In Cuba the game is not decided beforehand. Everything will depend on our ability to deploy the potential for creative citizenship that we used to survive the most difficult years of the crisis; it depends on the true commitment, wisdom and exemplary behavior of the political class, on the degree of exhaustion or vitality that the project accumulates and the realization of necessary corrective reforms capable of connecting the epic narrative with the demands of the people. In effect, the importance of the debate and action that is now unfolding transcends the mere exercise of elegant rhetoric, the rejection of mercantilist assistance and the defense of communitarian redoubts. This combination of factors will determine the destinies of the Cuban people for the next half century and the actions in train (and those that are possible) will decide which scenarios—dependent peripheral capitalism, bureaucratized statist socialism or libertarian socialist11—will be the triumphant project that the future generations of Cubans will experience.


  1. This essay summarizes research carried out with support of a grant from CLACSO-ASDI in 2006-2008. The original text and valuable contributions from colleagues can be found in Armando Chaguaceda (ed). “Participación y espacio asociativo”, Ediciones Acuario, La Habana, 2008.
  2. “Sociedad civil en Cuba: diccionario urgente.” Envío [Managua], (184), June 1997.

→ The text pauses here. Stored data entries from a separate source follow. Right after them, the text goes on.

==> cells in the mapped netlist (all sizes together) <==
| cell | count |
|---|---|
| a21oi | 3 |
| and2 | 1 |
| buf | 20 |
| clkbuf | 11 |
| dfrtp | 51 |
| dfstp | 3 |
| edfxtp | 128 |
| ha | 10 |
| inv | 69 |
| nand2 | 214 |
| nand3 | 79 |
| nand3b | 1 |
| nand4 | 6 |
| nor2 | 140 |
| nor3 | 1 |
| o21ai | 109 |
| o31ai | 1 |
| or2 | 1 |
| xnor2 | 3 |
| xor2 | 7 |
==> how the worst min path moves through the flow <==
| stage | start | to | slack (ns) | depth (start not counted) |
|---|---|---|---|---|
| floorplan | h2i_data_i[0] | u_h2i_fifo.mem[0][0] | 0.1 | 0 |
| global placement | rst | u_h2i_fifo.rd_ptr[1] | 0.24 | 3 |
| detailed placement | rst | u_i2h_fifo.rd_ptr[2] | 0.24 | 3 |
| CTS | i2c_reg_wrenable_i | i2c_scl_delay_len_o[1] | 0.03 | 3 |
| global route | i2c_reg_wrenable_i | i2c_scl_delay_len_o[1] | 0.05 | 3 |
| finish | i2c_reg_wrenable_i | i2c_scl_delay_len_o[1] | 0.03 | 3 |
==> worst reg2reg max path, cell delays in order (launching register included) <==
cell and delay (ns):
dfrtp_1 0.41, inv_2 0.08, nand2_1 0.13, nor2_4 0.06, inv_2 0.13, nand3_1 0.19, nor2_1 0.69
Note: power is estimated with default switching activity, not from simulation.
## src/rtl/time_set_controller_pkg.sv

```systemverilog
// Shared types and constants for the HH:MM time-setting controller.
// Digit limits and the dash code are used by both the FSM and the testbench.
package time_set_controller_pkg;

   typedef enum logic [2:0] {
      StRun,
      StEditH10,
      StEditH1,
      StEditM10,
      StEditM1
   } state_e;

   localparam logic [3:0] DIGIT_DASH = 4'hF;
   localparam logic [3:0] H10_MAX    = 4'd2;
   localparam logic [3:0] H1_MAX     = 4'd9;
   localparam logic [3:0] H1_MAX_20  = 4'd3;
   localparam logic [3:0] M10_MAX    = 4'd5;
   localparam logic [3:0] M1_MAX     = 4'd9;

   // Wraps to 0 at or above the limit so an out-of-range digit self-corrects.
   function automatic logic [3:0] bcd_inc(input logic [3:0] value, input logic [3:0] max);
      return (value >= max) ? 4'd0 : value + 4'd1;
   endfunction

endpackage

```

## src/rtl/time_set_controller_if.sv

```systemverilog
// Button, live-time, display and load signals between the time-setting controller
// and its neighbours (debouncers, timekeeper, segment mux).
interface time_set_controller_if;

   logic       btn_mode;
   logic       btn_next;
   logic       btn_inc;
   logic [3:0] cur_h10;
   logic [3:0] cur_h1;
   logic [3:0] cur_m10;
   logic [3:0] cur_m1;
   logic [3:0] disp0;
   logic [3:0] disp1;
   logic [3:0] disp2;
   logic [3:0] disp3;
   logic       load;
   logic [3:0] load_h10;
   logic [3:0] load_h1;
   logic [3:0] load_m10;
   logic [3:0] load_m1;
   logic       editing;

   modport master (
      output btn_mode, btn_next, btn_inc, cur_h10, cur_h1, cur_m10, cur_m1,
      input  disp0, disp1, disp2, disp3, load, load_h10, load_h1, load_m10, load_m1, editing
   );

   modport slave (
      input  btn_mode, btn_next, btn_inc, cur_h10, cur_h1, cur_m10, cur_m1,
      output disp0, disp1, disp2, disp3, load, load_h10, load_h1, load_m10, load_m1, editing
   );

endinterface

```

## src/rtl/time_set_controller_blink_timer.sv

```systemverilog
// Blink prescaler, blink phase and idle half-period counter for the edit display.
// phase=0 is the visible half; timeout rises once TIMEOUT_HALFS idle toggles elapsed.
module time_set_controller_blink_timer #(
   parameter int unsigned BLINK_DIV     = 250000,
   parameter int unsigned TIMEOUT_HALFS = 40
) (
   input  logic clock,
   input  logic reset_n,
   input  logic enable,
   input  logic restart,
   output logic phase,
   output logic timeout
);

   localparam int unsigned PrescW = (BLINK_DIV > 1) ? $clog2(BLINK_DIV) : 1;
   localparam int unsigned IdleW  = (TIMEOUT_HALFS > 0) ? $clog2(TIMEOUT_HALFS + 1) : 1;
   localparam logic [PrescW-1:0] PrescLast = PrescW'(BLINK_DIV - 1);
   localparam logic [IdleW-1:0]  IdleLimit = IdleW'(TIMEOUT_HALFS);

   logic [PrescW-1:0] presc_q;
   logic [IdleW-1:0]  idle_q;
   logic              phase_q;

   always_ff @(posedge clock or negedge reset_n) begin
      if (!reset_n) begin
         presc_q <= '0;
         idle_q  <= '0;
         phase_q <= 1'b0;
      end else if (!enable || restart) begin
         presc_q <= '0;
         idle_q  <= '0;
         phase_q <= 1'b0;
      end else if (presc_q == PrescLast) begin
         presc_q <= '0;
         phase_q <= ~phase_q;
         // Saturate so timeout stays asserted until the FSM leaves edit.
         if (idle_q != IdleLimit) begin
            idle_q <= idle_q + 1'b1;
         end
      end else begin
         presc_q <= presc_q + 1'b1;
      end
   end

   assign phase   = phase_q;
   assign timeout = (idle_q == IdleLimit);

endmodule

```

## src/rtl/time_set_controller.sv

```systemverilog
// HH:MM time-setting controller: passes live digits to the display in RUN and runs a
// four-digit edit FSM with blinking selection, increment, commit and idle timeout.
module time_set_controller
   import time_set_controller_pkg::*;
#(
   parameter int unsigned BLINK_DIV     = 250000,
   parameter int unsigned TIMEOUT_HALFS = 40
) (
   input  logic                 clock,
   input  logic                 reset_n,
   time_set_controller_if.slave bus
);

   state_e     state_q;
   logic [3:0] h10_q, h1_q, m10_q, m1_q;
   logic [3:0] disp0_q, disp1_q, disp2_q, disp3_q;
   logic [3:0] load_h10_q, load_h1_q, load_m10_q, load_m1_q;
   logic       load_q;
   logic       editing_q;
   logic       edit_active;
   logic       any_btn;
   logic       phase;
   logic       timeout;
   logic [3:0] h10_inc;

   assign edit_active = (state_q != StRun);
   assign any_btn     = bus.btn_mode | bus.btn_next | bus.btn_inc;
   assign h10_inc     = bcd_inc(h10_q, H10_MAX);

   time_set_controller_blink_timer #(
      .BLINK_DIV     (BLINK_DIV),
      .TIMEOUT_HALFS (TIMEOUT_HALFS)
   ) u_blink_timer (
      .clock   (clock),
      .reset_n (reset_n),
      .enable  (edit_active),
      .restart (any_btn),
      .phase   (phase),
      .timeout (timeout)
   );

   always_ff @(posedge clock or negedge reset_n) begin
      if (!reset_n) begin
         state_q    <= StRun;
         h10_q      <= 4'd0;
         h1_q       <= 4'd0;
         m10_q      <= 4'd0;
         m1_q       <= 4'd0;
         disp0_q    <= DIGIT_DASH;
         disp1_q    <= DIGIT_DASH;
         disp2_q    <= DIGIT_DASH;
         disp3_q    <= DIGIT_DASH;
         load_q     <= 1'b0;
         load_h10_q <= 4'd0;
         load_h1_q  <= 4'd0;
         load_m10_q <= 4'd0;
         load_m1_q  <= 4'd0;
         editing_q  <= 1'b0;
      end else begin
         load_q    <= 1'b0;
         editing_q <= edit_active;
         if (state_q == StRun) begin
            disp0_q <= bus.cur_h10;
            disp1_q <= bus.cur_h1;
            disp2_q <= bus.cur_m10;
            disp3_q <= bus.cur_m1;
            if (bus.btn_mode) begin
               h10_q   <= bus.cur_h10;
               h1_q    <= bus.cur_h1;
               m10_q   <= bus.cur_m10;
               m1_q    <= bus.cur_m1;
               state_q <= StEditH10;
            end
         end else begin
            disp0_q <= (state_q == StEditH10 && phase) ? DIGIT_DASH : h10_q;
            disp1_q <= (state_q == StEditH1  && phase) ? DIGIT_DASH : h1_q;
            disp2_q <= (state_q == StEditM10 && phase) ? DIGIT_DASH : m10_q;
            disp3_q <= (state_q == StEditM1  && phase) ? DIGIT_DASH : m1_q;
            // Buttons take precedence over a coincident timeout.
            if (bus.btn_mode) begin
               load_q     <= 1'b1;
               load_h10_q <= h10_q;
               load_h1_q  <= h1_q;
               load_m10_q <= m10_q;
               load_m1_q  <= m1_q;
               state_q    <= StRun;
            end else if (bus.btn_next) begin
               case (state_q)
                  StEditH10: state_q <= StEditH1;
                  StEditH1:  state_q <= StEditM10;
                  StEditM10: state_q <= StEditM1;
                  default:   state_q <= StEditH10;
               endcase
            end else if (bus.btn_inc) begin
               case (state_q)
                  StEditH10: begin
                     h10_q <= h10_inc;
                     if (h10_inc == H10_MAX && h1_q > H1_MAX_20) begin
                        h1_q <= H1_MAX_20;
                     end
                  end
                  StEditH1:  h1_q  <= bcd_inc(h1_q, (h10_q == H10_MAX) ? H1_MAX_20 : H1_MAX);
                  StEditM10: m10_q <= bcd_inc(m10_q, M10_MAX);
                  StEditM1:  m1_q  <= bcd_inc(m1_q, M1_MAX);
                  default:   ;
               endcase
            end else if (timeout) begin
               state_q <= StRun;
            end
         end
      end
   end

   assign bus.disp0    = disp0_q;
   assign bus.disp1    = disp1_q;
   assign bus.disp2    = disp2_q;
   assign bus.disp3    = disp3_q;
   assign bus.load     = load_q;
   assign bus.load_h10 = load_h10_q;
   assign bus.load_h1  = load_h1_q;
   assign bus.load_m10 = load_m10_q;
   assign bus.load_m1  = load_m1_q;
   assign bus.editing  = editing_q;

endmodule
```

## src/flat_wrapper.sv

```systemverilog
// flat-port wrapper written by rule: the top's interface ports become plain ports
module time_set_controller_flat import time_set_controller_pkg::*;
#(
   parameter int unsigned BLINK_DIV     = 250000,
   parameter int unsigned TIMEOUT_HALFS = 40
)
  (clock, reset_n, bus_btn_mode, bus_btn_next, bus_btn_inc, bus_cur_h10, bus_cur_h1, bus_cur_m10, bus_cur_m1, bus_disp0, bus_disp1, bus_disp2, bus_disp3, bus_load, bus_load_h10, bus_load_h1, bus_load_m10, bus_load_m1, bus_editing);
  time_set_controller_if bus_i ();
  input  logic clock;
  input  logic reset_n;
  input wire logic [$bits(bus_i.btn_mode)-1:0] bus_btn_mode;
  input wire logic [$bits(bus_i.btn_next)-1:0] bus_btn_next;
  input wire logic [$bits(bus_i.btn_inc)-1:0] bus_btn_inc;
  input wire logic [$bits(bus_i.cur_h10)-1:0] bus_cur_h10;
  input wire logic [$bits(bus_i.cur_h1)-1:0] bus_cur_h1;
  input wire logic [$bits(bus_i.cur_m10)-1:0] bus_cur_m10;
  input wire logic [$bits(bus_i.cur_m1)-1:0] bus_cur_m1;
  output wire logic [$bits(bus_i.disp0)-1:0] bus_disp0;
  output wire logic [$bits(bus_i.disp1)-1:0] bus_disp1;
  output wire logic [$bits(bus_i.disp2)-1:0] bus_disp2;
  output wire logic [$bits(bus_i.disp3)-1:0] bus_disp3;
  output wire logic [$bits(bus_i.load)-1:0] bus_load;
  output wire logic [$bits(bus_i.load_h10)-1:0] bus_load_h10;
  output wire logic [$bits(bus_i.load_h1)-1:0] bus_load_h1;
  output wire logic [$bits(bus_i.load_m10)-1:0] bus_load_m10;
  output wire logic [$bits(bus_i.load_m1)-1:0] bus_load_m1;
  output wire logic [$bits(bus_i.editing)-1:0] bus_editing;
  assign bus_i.btn_mode = bus_btn_mode;
  assign bus_i.btn_next = bus_btn_next;
  assign bus_i.btn_inc = bus_btn_inc;
  assign bus_i.cur_h10 = bus_cur_h10;
  assign bus_i.cur_h1 = bus_cur_h1;
  assign bus_i.cur_m10 = bus_cur_m10;
  assign bus_i.cur_m1 = bus_cur_m1;
  assign bus_disp0 = bus_i.disp0;
  assign bus_disp1 = bus_i.disp1;
  assign bus_disp2 = bus_i.disp2;
  assign bus_disp3 = bus_i.disp3;
  assign bus_load = bus_i.load;
  assign bus_load_h10 = bus_i.load_h10;
  assign bus_load_h1 = bus_i.load_h1;
  assign bus_load_m10 = bus_i.load_m10;
  assign bus_load_m1 = bus_i.load_m1;
  assign bus_editing = bus_i.editing;
  time_set_controller #(.BLINK_DIV(BLINK_DIV), .TIMEOUT_HALFS(TIMEOUT_HALFS)) u_core (.clock(clock), .reset_n(reset_n), .bus(bus_i));
endmodule
```

## config.mk

```make
export PLATFORM = sky130hd
export DESIGN_NAME = time_set_controller_flat
export DESIGN_NICKNAME = d
export VERILOG_FILES = /design/src/rtl/time_set_controller_pkg.sv /design/src/rtl/time_set_controller_if.sv /design/src/rtl/time_set_controller_blink_timer.sv /design/src/rtl/time_set_controller.sv /design/src/flat_wrapper.sv
export SDC_FILE = /design/constraint.sdc
export NUM_CORES = 1
export LEC_CHECK = 0
export CAP_MARGIN = 10
export CORE_AREA = 2 2 104 106
export DETAILED_ROUTE_END_ITERATION = 6
export DIE_AREA = 0 0 106 108
export PLACE_DENSITY_LB_ADDON = 0.15
export SLEW_MARGIN = 10
export SYNTH_ARGS = -nofsm -noshare
export SYNTH_HDL_FRONTEND = slang
export SYNTH_SLANG_ARGS = --single-unit
```

## constraint.sdc

```tcl
create_clock -name clock -period 2.9 [get_ports clock]
set_input_delay 0.29 -clock clock [delete_from_list [all_inputs] [get_ports clock]]
set_output_delay 0.29 -clock clock [all_outputs]
set_load 0.01 [all_outputs]
```

======== Word level (Yosys, flattened, before mapping) ========
Index checks and enable logic that the tools add are counted.
word-level totals
  bits of input ports ..................... 21
  output and inout bits ................... 34
  logic and storage cells ................. 125
  flip-flop bits (word level) ............. 78
cells by class
  multiplexer cells ....................... 54
  bitwise operators ....................... 4
  $add $sub $neg .......................... 6
  reduce and logical (&&, ||, !) cells .... 24
  $lt $le $gt $ge ......................... 5
  eq/ne operators ......................... 14
operators with widths
  operator                                             number
  2-to-1 mux 4 bit                                     37
  2-to-1 mux 18 bit                                    2
  adder 18 x 1 -> 18 bit, second input constant        1
  equality test 18 bit, second input constant          1
  2-to-1 mux 3 bit                                     6
  2-to-1 mux 6 bit                                     3
  adder 4 x 1 -> 4 bit, second input constant          4
  AND reduction 5 bit                                  3
  nonzero test 2 bit                                   6
  one-hot mux 3 bit (3 select lines)                   1
  nonzero test 3 bit                                   3
  equality test 4 x 2 -> 1 bit, second input constant  2
  one-hot mux 4 bit (2 select lines)                   1
  adder 6 x 1 -> 6 bit, second input constant          1
  equality test 3 x 2 -> 1 bit, second input constant  2
  equality test 6 bit, second input constant           1
  != test 3 bit, second input constant                 2
  != test 6 bit, second input constant                 1
  AND reduction 6 bit                                  1
  logical AND 1 bit                                    5
  >= comparator 4 x 2 -> 1 bit, second input constant  1
  >= comparator 4 x 3 -> 1 bit, second input constant  1
  >= comparator 4 bit                                  1
  >= comparator 4 bit, second input constant           1
  other kinds (13)                                     20

======== Logic depth before layout (Yosys ltp) ========
  word-level depth ........................ 10
  mapped depth ............................ 11
  gate-level depth less buffers ........... 8

======== Modules after synthesis ========
From an unflattened synthesis, not the netlist that was laid out.
second synthesis, totals
  cell total of the unflattened synthesis .. 393
  area, all modules ....................... 3978.8 um^2
by module, submodules not included
  module                           instances  cells an instance  area an instance (um^2)
  time_set_controller              1          250                2641.3
  time_set_controller_blink_timer  1          143                1337.5

======== Worst setup path after synthesis ========
OpenSTA, ideal clock, no wires.
  kind .................................... reg2reg
  from .................................... reg u_core.state_q[2]
  to ...................................... reg u_core.h1_q[1]
  required time ........................... 2.775 ns
  stages on the path, launching flop included .. 12
  clock period less this slack ............ 2.874 ns
  data arrival time ....................... 2.749 ns
  slack ................................... 0.026 ns
  setup time .............................. 0.125 ns
  cells stage by stage .................... dfrtp_1 clkbuf_1 or3_1 clkbuf_1 inv_1 clkbuf_1 clkbuf_1 ha_1 nor2b_1 a31oi_1 a311o_1 mux2_4
between the ends
  word-level cells in the longest chain between the ends .. 6
  elaborated cells on any way between the ends .. 13
RTL lines
  element                                                                              RTL line                    source
  from (decl)                                                                          time_set_controller.sv:14   state_e state_q;
  from (signal assigned)                                                               time_set_controller.sv:44   state_q <= StRun;
  from (signal assigned)                                                               time_set_controller.sv:72   state_q <= StEditH10;
  from (signal assigned)                                                               time_set_controller.sv:86   state_q <= StRun;
  equality test 3 x 2 -> 1 bit / equality test 3 x 1 -> 1 bit (equally long branches)  time_set_controller.sv:95   case (state_q)
  one-hot mux 4 bit (2 select lines)                                                   time_set_controller.sv:95
  2-to-1 mux 4 bit                                                                     time_set_controller.sv:94   end else if (bus.btn_inc) begin
  2-to-1 mux 4 bit                                                                     time_set_controller.sv:87   end else if (bus.btn_next) begin
  2-to-1 mux 4 bit                                                                     time_set_controller.sv:80   if (bus.btn_mode) begin
  2-to-1 mux 4 bit                                                                     time_set_controller.sv:62   if (state_q == StRun) begin
  to (signal assigned)                                                                 time_set_controller.sv:69   h1_q <= bus.cur_h1;
  to (signal assigned)                                                                 time_set_controller.sv:102  StEditH1: h1_q <= bcd_inc(h1_q, (h10_q == H10_MAX) ? H1_MAX_20 : H1_MAX);
  to (decl)                                                                            time_set_controller.sv:15   logic [3:0] h10_q, h1_q, m10_q, m1_q;
Parallel ways exist; a longest one is shown, timed or not. The select of a mux whose other input is x is not followed.
A chain may end at the register's enable or synchronous reset.

======== Worst setup path in the final report ========
  from .................................... reg u_core.h10_q[0]
  to ...................................... reg u_core.h1_q[1]
between the ends
  word-level cells in the longest chain between the ends .. 9
  elaborated cells on any way between the ends .. 16
RTL lines
  element                             RTL line                       source
  from (decl)                         time_set_controller.sv:15
  from (signal assigned)              time_set_controller.sv:68      h10_q <= bus.cur_h10;
  from (signal assigned)              time_set_controller.sv:97      h10_q <= h10_inc;
  equality test 4 x 2 -> 1 bit        time_set_controller.sv:102
  2-to-1 mux 4 bit                    time_set_controller.sv:102
  >= comparator 4 bit                 time_set_controller_pkg.sv:22  return (value >= max) ? 4'd0 : value + 4'd1;
  2-to-1 mux 4 bit                    time_set_controller_pkg.sv:22
  one-hot mux 4 bit (2 select lines)  time_set_controller.sv:95
  2-to-1 mux 4 bit                    time_set_controller.sv:94
  2-to-1 mux 4 bit                    time_set_controller.sv:87
  2-to-1 mux 4 bit                    time_set_controller.sv:80
  2-to-1 mux 4 bit                    time_set_controller.sv:62
Parallel ways exist; a longest one is shown, timed or not. The select of a mux whose other input is x is not followed.

==> flow_metrics.tcl <==
set metrics [dict create \
    synth.yosys.seq_area_share_pct 49.3 \
    io_buffers 54 \
    clk_latency_ns 0.35 \
    tritoncts_num_sinks 78 \
    ff2ff_setup_slack_ns 0.35 \
    die_area_mm2 0.0114 \
    boundaryPins 55 \
    hpwl_um 6260 \
    power_density_mw_per_mm2 959 \
    grt_util_all_layers_pct 16.5 \
    post-cts-setup-buffer-count 0 \
    area_growth_syn_to_layout_pct 23.1 \
    worst-path-max-fanout 5 \
    drive_gt1_share_pct 14.4 \
    ys_types 50 \
    synth_async_reset_ratio_pct 100 \
    cts_tree "yes" \
    reg2regPathDepth 6 \
    cts-root-buf "sky130_fd_sc_hd__clkbuf_8" \
    mappedNetlistArea_mm2 0.00400 \
    drv_slew 0 \
    grt_pass1_vias 2997 \
    detailedRoute.firstIterationViolations 109 \
    timing.critical_path.from "u_core.h10_q[0]" \
    max-slew-margin-rel_pct 36.0 \
    h-tree-depth 3 \
    globalplace.congestion 0.806 \
    layout_fillers 961 \
    grt_antenna_before_repair 0 \
    worst_ep_required_time_ns 3.14 \
    status "complete, no violations" \
    min-delay-path-class "input port to asynchronous set/reset pin" \
    r2r-start "u_core.h10_q[0]" \
    post_cts_hold_buffer_count 0 \
    route.vias.total 3139 \
    fp.coreArea_mm2 0.0102 \
    largest_register_ff_count 18 \
    antenna-diode-count 0 \
    routed_wl_um 8960 \
    rsz0062_at_grt "no" \
    crit_arrival_ns 2.80 \
    ys_ff_latch 78 \
    worst-setup-path-type "flip-flop to flip-flop" \
    post_cts_resized 0 \
    dieWidth_um 106 \
    ctsLongestPathBuffers 2 \
    start_util_pct 39.1 \
    post-route-min-period_ns 2.55 \
    grt.overflow.total 0 \
    timing_worst_slew_pin_value_ns 0.960 \
    die_height_um 108 \
    max_flop_register "u_core.u_blink_timer.presc_q" \
    maxClockFrequency_mhz 392 \
    synthesized_netlist_net_count 421 \
    period_share_pct 88.0 \
    worst_r2r_endpoint "u_core.h1_q[1]" \
    synthCells 384 \
    critPathLaunchType "flip-flop" \
    count_of_placed_standard_cells_including_taps 565 \
    path_clk_slew_ns 0.08 \
    reg.largest.list "u_core.u_blink_timer.presc_q: 18 flops, u_core.u_blink_timer.idle_q: 6 flops" \
    crit_path_end_kind "flip-flop" \
    detail_route.first_pass.iterations 4 \
    routed_wire_length_per_instance_um 15.5 \
    setup-violations-final 0 \
    grt_start_max_net_pins 79 \
    design.final.nets 477 \
    syn-mean-instance-area_um2 10.4 \
    postRouteAntennaNets 0 \
    postSynth.topFlopCell "sky130_fd_sc_hd__dfrtp_1" \
    ir_worst_vdd_mv 0.455 \
    p_leak_nw 2.01 \
    core.rowCount 37 \
    timing.final.hold_violations 0 \
    number_of_buffers_inserted_during_clock_tree_synthesis 9 \
    fin_skew_ns 0.0125 \
    grt_first_pass_wirelength_um 14900 \
    ys_warn_count 0 \
    drc_errors 0 \
    final_cell_count_no_fill 580 \
    synth_enable_flop_cells 0 \
    drv_cap 0 \
    fin_tns_setup_ns 0 \
    vias_per_cell 5.41 \
]
[metrics by stage]
step | setup slack [ns] | area (um2) | util, % | hold WS, ns | total power, mW
CTS | 0.335 | 4930 | 48.2 | 0.137 | 4.78
finish | 0.347 | 4930 | 48.2 | 0.0996 | 4.73
global placement | 0.403 | 4700 | 45.9 | 0.479 | 3.78
floorplan | 0.0259 | 4000 | - | -0.00559 | 2.96
detailed placement | 0.345 | 4700 | 45.9 | 0.487 | 3.80
global route | 0.247 | 4930 | 48.2 | 0.176 | 5.07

  3. Maritza Revilla Blanco (ed.) (2002). Las ONG y la política. Madrid, Ediciones Istmo.
  4. Based on my own observations and exchanges with interviewees, I have defined a typology of probable conflicts in associational space: associations with or without institutional support vs. state institutions; associations with or without state support vs. market spaces; associations vs. state-market alliances; associations vs. national or foreign associations with or without the support of other actors; and associations vs. unorganized communities where the associational actors insert themselves.
  5. See “La democracia cubana no se agota en la representación formal, sino que incorpora mecanismos y formas de la democracia directa”, interview of Ricardo Alarcón by Pascual Serrano,, 6/12/2003.
  6. See Juan Valdés Paz, “Desarrollo institucional en el “Periodo Especial”: continuidad y cambio”, in “Cultura, Fe y Solidaridad: perspectivas emancipadoras frente al neoliberalismo”, Armando Chaguaceda y Gabriel Coderch –Comp.-, Ed Félix Varela, la Habana, 2005
  7. See “Poder más allá del poder: reflexiones desde la experiencia cubana”, Elena Martínez Canals in “Cuba: sin dogmas ni abandono, Armando Chaguaceda (comp.), Ed Ciencias sociales, la Habana, 2005.
  8. See Dagnino, Evelina, Alberto J. Olvera, Aldo Panfichi (eds.) (2006). La disputa por la construcción democrática en América Latina. México, D.F., Fondo de Cultura Económica/CIESAS/Universidad.
  9. D’Angelo, Ovidio (2005). Autonomía integradora y transformación social: el desafío ético emancipatorio de la complejidad. La Habana, Publicaciones Acuario, Centro Félix Varela.
  10. See Hans Jürgen Burchardt (2006). Tiempos de cambio: repensar América Latina. San Salvador, Fundación Heinrich Böll, y Christian Adel Mirza (2006). Movimientos sociales y sistemas políticos en América Latina. Buenos Aires, Programa de Becas CLACSO/ ASDI.
  11. For an analysis of libertarian socialism that I share see Jorge Riechmann and Francisco Fernández Buey “Redes que dan libertad. Introducción a los nuevos movimientos sociales,” Ediciones Paidós, Colección Estado y Sociedad, Barcelona, 1994, pp. 152- 153.